Requirement —
The word "power" marks the lines you need; copy each of them from the data.
========================
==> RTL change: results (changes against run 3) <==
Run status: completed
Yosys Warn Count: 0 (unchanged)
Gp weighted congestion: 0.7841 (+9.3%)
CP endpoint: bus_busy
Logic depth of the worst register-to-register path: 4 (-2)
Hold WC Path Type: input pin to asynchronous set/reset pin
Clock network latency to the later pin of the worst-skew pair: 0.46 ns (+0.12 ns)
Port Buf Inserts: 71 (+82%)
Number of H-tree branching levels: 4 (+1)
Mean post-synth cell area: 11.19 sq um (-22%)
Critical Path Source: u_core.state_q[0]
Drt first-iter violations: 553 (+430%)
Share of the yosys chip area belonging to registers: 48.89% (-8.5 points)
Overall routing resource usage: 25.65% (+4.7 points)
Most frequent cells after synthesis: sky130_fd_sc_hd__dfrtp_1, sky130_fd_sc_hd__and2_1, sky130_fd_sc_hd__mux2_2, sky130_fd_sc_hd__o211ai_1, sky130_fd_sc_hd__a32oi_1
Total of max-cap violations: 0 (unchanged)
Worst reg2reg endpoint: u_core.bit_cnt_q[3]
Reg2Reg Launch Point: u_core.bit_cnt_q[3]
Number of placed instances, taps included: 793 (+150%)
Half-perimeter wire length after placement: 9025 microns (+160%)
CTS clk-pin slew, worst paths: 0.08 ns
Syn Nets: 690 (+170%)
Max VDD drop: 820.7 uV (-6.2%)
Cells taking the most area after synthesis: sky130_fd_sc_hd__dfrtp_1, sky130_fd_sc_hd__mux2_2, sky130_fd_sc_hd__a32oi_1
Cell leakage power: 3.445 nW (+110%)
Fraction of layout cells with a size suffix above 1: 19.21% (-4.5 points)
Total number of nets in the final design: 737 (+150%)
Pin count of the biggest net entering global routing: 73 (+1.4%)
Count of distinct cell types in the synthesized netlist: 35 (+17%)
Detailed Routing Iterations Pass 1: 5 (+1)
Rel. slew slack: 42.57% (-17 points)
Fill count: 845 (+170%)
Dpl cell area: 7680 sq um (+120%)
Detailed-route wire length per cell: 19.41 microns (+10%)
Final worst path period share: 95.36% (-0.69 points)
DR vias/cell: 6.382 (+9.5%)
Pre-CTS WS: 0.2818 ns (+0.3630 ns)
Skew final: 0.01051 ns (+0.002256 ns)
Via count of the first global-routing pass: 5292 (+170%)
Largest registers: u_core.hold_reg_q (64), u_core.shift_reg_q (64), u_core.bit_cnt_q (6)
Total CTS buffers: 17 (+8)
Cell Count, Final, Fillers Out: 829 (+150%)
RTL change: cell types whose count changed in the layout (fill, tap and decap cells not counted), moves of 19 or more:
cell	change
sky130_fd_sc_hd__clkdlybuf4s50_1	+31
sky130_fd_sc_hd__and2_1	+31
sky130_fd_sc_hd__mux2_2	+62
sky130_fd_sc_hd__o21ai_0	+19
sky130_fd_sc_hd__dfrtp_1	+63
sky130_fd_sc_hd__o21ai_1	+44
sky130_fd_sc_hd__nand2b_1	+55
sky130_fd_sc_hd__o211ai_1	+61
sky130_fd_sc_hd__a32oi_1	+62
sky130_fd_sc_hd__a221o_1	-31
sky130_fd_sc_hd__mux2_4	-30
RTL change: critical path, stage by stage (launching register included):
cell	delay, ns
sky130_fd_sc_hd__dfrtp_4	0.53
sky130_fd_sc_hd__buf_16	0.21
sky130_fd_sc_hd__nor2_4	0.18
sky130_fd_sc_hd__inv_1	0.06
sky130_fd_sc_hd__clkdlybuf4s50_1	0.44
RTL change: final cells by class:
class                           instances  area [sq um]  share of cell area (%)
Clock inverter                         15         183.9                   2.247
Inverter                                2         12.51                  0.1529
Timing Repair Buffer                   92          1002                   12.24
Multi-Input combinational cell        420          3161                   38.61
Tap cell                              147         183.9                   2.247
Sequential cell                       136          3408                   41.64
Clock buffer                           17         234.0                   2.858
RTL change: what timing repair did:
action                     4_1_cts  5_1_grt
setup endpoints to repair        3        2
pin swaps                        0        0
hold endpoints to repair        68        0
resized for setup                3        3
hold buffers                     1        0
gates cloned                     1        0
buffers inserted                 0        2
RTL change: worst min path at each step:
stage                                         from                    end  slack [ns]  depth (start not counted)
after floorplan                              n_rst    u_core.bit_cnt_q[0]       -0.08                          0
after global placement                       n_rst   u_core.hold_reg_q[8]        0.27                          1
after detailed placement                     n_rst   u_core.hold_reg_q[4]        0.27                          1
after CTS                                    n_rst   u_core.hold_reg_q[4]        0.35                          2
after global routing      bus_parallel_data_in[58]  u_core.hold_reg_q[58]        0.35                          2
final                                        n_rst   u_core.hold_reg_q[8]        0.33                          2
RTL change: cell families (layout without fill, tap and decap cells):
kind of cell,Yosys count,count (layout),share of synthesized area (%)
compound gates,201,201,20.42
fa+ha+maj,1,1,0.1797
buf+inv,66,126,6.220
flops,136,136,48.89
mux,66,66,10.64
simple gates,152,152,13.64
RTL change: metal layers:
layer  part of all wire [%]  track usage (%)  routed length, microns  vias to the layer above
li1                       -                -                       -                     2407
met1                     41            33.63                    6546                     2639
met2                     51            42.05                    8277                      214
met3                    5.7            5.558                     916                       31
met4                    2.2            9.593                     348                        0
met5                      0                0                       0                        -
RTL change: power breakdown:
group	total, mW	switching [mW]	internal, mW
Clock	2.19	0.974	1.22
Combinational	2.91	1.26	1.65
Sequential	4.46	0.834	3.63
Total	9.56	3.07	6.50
========================
Exercise response —
Cell leakage power: 3.445 nW (+110%)
RTL change: power breakdown:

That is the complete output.